Что касается особенностей художника, то для русской культуры характерна иерархичность — объяснение причин этого явления заняло бы слишком много места. Она иерархична как по структуре (четкое разделение на литературу и беллетристику, авторское и массовое искусство, писателей первого и второго ряда и т. д.), так и по тематике: какие ценности считать приоритетными, а какие второстепенными? Есть ли ценности выше человеческой жизни? Является ли религиозность разновидностью рабства или высшей степенью свободы? Культура, в которой все равно всему или все независимо от всего, теоретически возможна, но вряд ли осуществима при нашей жизни. Глубокая сосредоточенность на личном эго и полная независимость от общественного мнения допустима для богатых одиночек, но таковы далеко не все художники (в России таких вовсе нет).
Если для художника существует иерархия текстов — одни хороши, другие плохи, — он волей-неволей признает и социальные иерархии, верховенство одних и зависимость других. Отсюда интерес большинства советских писателей к Сталину — у каждого был свой роман с ним. Отсюда появление Сталина и напряженный диалог с ним в дневниках Чуковского, набросках Довженко, предсмертных видениях Булгакова. Художник стремится к абсолюту и не может не интересоваться абсолютной властью.
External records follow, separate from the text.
`src/sv/tmbvc_pkg.sv`:
```
`timescale 1ns / 1ps
// shared constants and codes for the triple mask bit vote counter
package tmbvc_pkg;

  localparam int unsigned WORD_BITS  = 64;   // bits per bitmap word, counters per row
  localparam int unsigned COL_BITS   = 6;    // bit position inside a word
  localparam int unsigned WIDX_BITS  = 6;    // word_index width
  localparam int unsigned CIDX_BITS  = 12;   // counter_index width
  localparam int unsigned COUNT_BITS = 8;    // count_value width
  localparam int unsigned MAX_ROWS   = 64;   // rows reachable through a 6-bit word index

  localparam logic OP_ACC  = 1'b0;
  localparam logic OP_READ = 1'b1;

endpackage

```
`src/sv/tmbvc_row_update.sv`:
```
`timescale 1ns / 1ps
// adds one to every counter of a row whose hit bit is set, wrapping per counter
module tmbvc_row_update #(
  parameter int unsigned CounterBits = 8
) (
  input  logic [tmbvc_pkg::WORD_BITS*CounterBits-1:0] row_i,
  input  logic [tmbvc_pkg::WORD_BITS-1:0]             hits_i,
  output logic [tmbvc_pkg::WORD_BITS*CounterBits-1:0] row_o
);

  for (genvar l = 0; l < tmbvc_pkg::WORD_BITS; l++) begin : g_lane
    assign row_o[l*CounterBits +: CounterBits] =
      row_i[l*CounterBits +: CounterBits] + CounterBits'(hits_i[l]);
  end

endmodule

```
`config.mk`:
```
export PLATFORM = sky130hd
export DESIGN_NAME = tmbvc_row_update
export DESIGN_NICKNAME = d
export VERILOG_FILES = /design/src/sv/tmbvc_pkg.sv /design/src/sv/tmbvc_row_update.sv
export SDC_FILE = /design/constraint.sdc
export NUM_CORES = 1
export LEC_CHECK = 0
export ABC_AREA = 1
export BUFFER_PORTS_ARGS = -buffer_cell sky130_fd_sc_hd__buf_2
export CAP_MARGIN = 30
export CORE_AREA = 2 2 424 426
export DETAILED_ROUTE_END_ITERATION = 8
export DIE_AREA = 0 0 426 428
export PLACE_DENSITY = 0.3
export SKIP_LAST_GASP = 1
export SYNTH_ARGS = -nofsm -noshare
export SYNTH_HDL_FRONTEND = slang
export SYNTH_SLANG_ARGS = --single-unit
```
`constraint.sdc`:
```
create_clock -name vclk -period 1.1
set_input_delay 0.165 -clock vclk [all_inputs]
set_output_delay 0.165 -clock vclk [all_outputs]
set_load 0.02 [all_outputs]
```
==> flow_summary.yaml <==
run_status:
  outcome: "finished, violations left"
  violations: "setup timing"
die:
  die_x_um: 426
  io-pin-count: 1088
  die_h_um: 428
  dieArea_sq_um: 182000
  row_count: 155
  core_area_sq_um: 178000
  start_util_pct: 5.40
synthesis:
  ys_seq_area_share_pct: 0
  synth_cell_type_count: 12
  synth_area_sq_um: 9600
  ys_warn_count: 0
  synth_fp_nets: 2580
  avgSynthCellArea_sq_um: 5.12
  syn_inst: 1876
timing:
  finalCritPeriodShare_pct: 121
  rsz0062_at_grt: "yes"
  tightest_slew_ns: 0.263
  maxSlewHeadroom_pct: 82.4
  fmax_mhz: 751
  period_minus_slack_ns: 1.33
  hold_violations: 0
  setup_violations: 289
  hold_slack_ns: 0.634
  setup_ws_ns: -0.231
  maxSlewViolCount: 0
worst_hold_path:
  worstHoldStart: "row_i[239]"
  holdPathEnd: "row_o[239]"
  min_path_type: "input pin to output pin"
  holdPathStages: 4
drt:
  num_vias: 17600
  drt_iter0_markers: 550
  viasPerCell: 3.12
  ant_nets: 0
  drtPass1Iterations: 5
  routedWlPerCell_um: 18.5
  routed_wl_um: 105000
  route.detailed.drc: 0
cells_and_area:
  finalInstanceArea_sq_um: 30800
  final_common_cell: "nand2_1"
  stdcell_count: 5650
  seqCellArea_sq_um: 0
  syn_to_final_growth_pct: 221
  layout_common_cells: "557 x nand2_1, 533 x buf_2, 500 x buf_6, 293 x buf_4, 213 x inv_1"
  clkbuf_count: 0
  fillerInstances: 20300
  flops_and_latches: 0
  drive_gt1_share_pct: 69.8
  final_nets: 3997
power:
  p_per_area_nw_per_um2: 428
  ir_worst_vdd_mv: 0.248
  leakage_nw: 13.6
  total_power_w: 0.0132
worst_setup_path:
  cp_max_fo: 3
  worstSetupPathType: "input pin to output pin"
  crit_arrival_ns: 1.17
  critPathRequiredTime_ns: 0.94
  cp-end-kind: "output pin"
  startpoint_type: "input pin"
global_routing:
  grtUsageTotal_pct: 10.8
  grt_pass1_wl_um: 139000
  antenna_found_initial: 56
  overflow: 0
  grt_max_degree: 6
  grt_pass1_vias: 17400
place:
  gp_congestion: 0.917
  dp.cells: 5637
  place_hpwl_um: 97500
  pre_cts_slack_ns: -0.849
  portBuffers: 1088
  place_area_sq_um: 21400
run:
  max_cap_violations: 0
cts:
  cts_hold_buf: 0
==> power breakdown <==
| part | switching (W) | leakage (nW) | internal (W) | total [W] |
|---|---|---|---|---|
| Sequential | 0 | 0 | 0 | 0 |
| Clock | 0 | 0.0000254 | 0.000000000490 | 0.000000000490 |
| Combinational | 0.00714 | 13.6 | 0.00605 | 0.0132 |
==> critical path, cell delays in order <==
cell,delay (ns)
buf_8,0.10
ha_4,0.18
ha_4,0.17
buf_4,0.12
xor2_1,0.13
buf_4,0.15
buf_6,0.13
==> area by class of cell <==
type / instances / area, sq um / share of cell area (%)
diodes: 4 / 10.0 / 0.0325
inverters: 267 / 1080 / 3.50
multi-input cells: 1609 / 14900 / 48.4
well taps: 2355 / 2950 / 9.56
repair buffers: 1415 / 11900 / 38.5
==> per-stage QoR <==
stage	util [%]	setup TNS, ns
floorplan	-	-1.87
global placement	12.0	-104.81
detailed placement	12.0	-105.05
CTS	16.2	-24.73
global route	17.3	-36.52
finish	17.3	-22.05
==> how the worst max path moves through the flow <==
stage,cells past startpoint,end,start
floorplan,5,row_o[132],row_i[128]
finish,7,row_o[306],row_i[304]
global route,7,row_o[284],row_i[280]
global placement,7,row_o[502],row_i[496]
CTS,7,row_o[284],hits_i[35]
detailed placement,7,row_o[282],row_i[280]
==> layer usage <==
layer | track usage (%) | wire length [um]
met5 | 0 | 21
met1 | 11.3 | 36800
met2 | 21.3 | 56500
met3 | 3.50 | 9150
met4 | 1.21 | 2160
==> kinds of logic (layout without fill, tap and decap cells) <==
kind of cell	after synthesis	count (layout)	synth area share, %
AND/OR/NAND/NOR	1174	1174	49.4
buffers and inverters	267	1682	10.4
XOR/XNOR	192	192	17.5
adder cells (fa/ha/maj)	128	128	16.7
AO/OA/AOI/OAI	115	115	5.99
other	0	4	0
==> synth_stat cells <==
cell type / count / area (sq um)
inv_1: 267 / 1000
nor2_4: 3 / 33.8
nor2_1: 237 / 890
o21ai_0: 115 / 576
nand2_2: 3 / 18.8
xor2_1: 78 / 683
nand2_1: 716 / 2690
nor2_2: 8 / 50.1
xnor2_1: 114 / 998
ha_1: 128 / 1600
nand3_1: 197 / 986
nand3b_1: 10 / 75.1
==> what timing repair did <==
action	in CTS	in global routing
pin swaps	533	398
setup endpoints to repair	431	377
setup buffers	9	25
gates resized for setup	1841	518
Note: power is estimated with default switching activity, not from simulation.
Примеры абсолютной власти в ХХ веке немногочисленны, в XXI и вовсе экзотичны — но Россия в этом смысле изменилась мало, и потому тяга таланта к власти здесь куда отчетливей, чем, скажем, в Украине (где артист пришел к власти — но власть от этого не стала ни артистической, ни абсолютной).
Важно чувствовать эту принципиальную особенность — связь художника с властью не через финансирование, а через общую причастность к иерархичности мира. Власть — точно такой же заложник массы, как и художник: она болезненно зависит от этих масс и больше ни от кого. Только масса, восстав, может опрокинуть российскую пирамиду. Только восстание массы опасно для культуры, ибо культура держится на консенсусе творца и зрителя и гибнет при разрушении этого консенсуса. Рифма «художник-заложник» для России особенно значима. Если рухнет иерархия российской вертикали, пощады властителям не будет, но и художнику не поздоровится, ибо уважение общества к его занятиям не прочнее авторитета правительства. Масса в любой момент может ворваться в верховный кабинет или в мастерскую с одним и тем же лозунгом: «Которые тут временные? Слазь!». В этом — трагедия всякого властителя и всякого мастера, в этом же тайна их взаимного интереса. Там, где позиция художника не сакральна, а чисто служебна, там, где власть — нанятый чиновник, а не верховный арбитр, этой трагедии не понимают.
Россия — едва ли не последний заповедник священных чудовищ, часть из которых — реальные чудовища, а другой части (как Лимонову, например) просто нравится так называться. Когда-нибудь, конечно, это удивительное болото в мировой системе ландшафтов будет осушено. Но вся его уникальная флора и причудливая фауна погибнет вместе с ним, и мир будет не столько усовершенствован, сколько обеднен.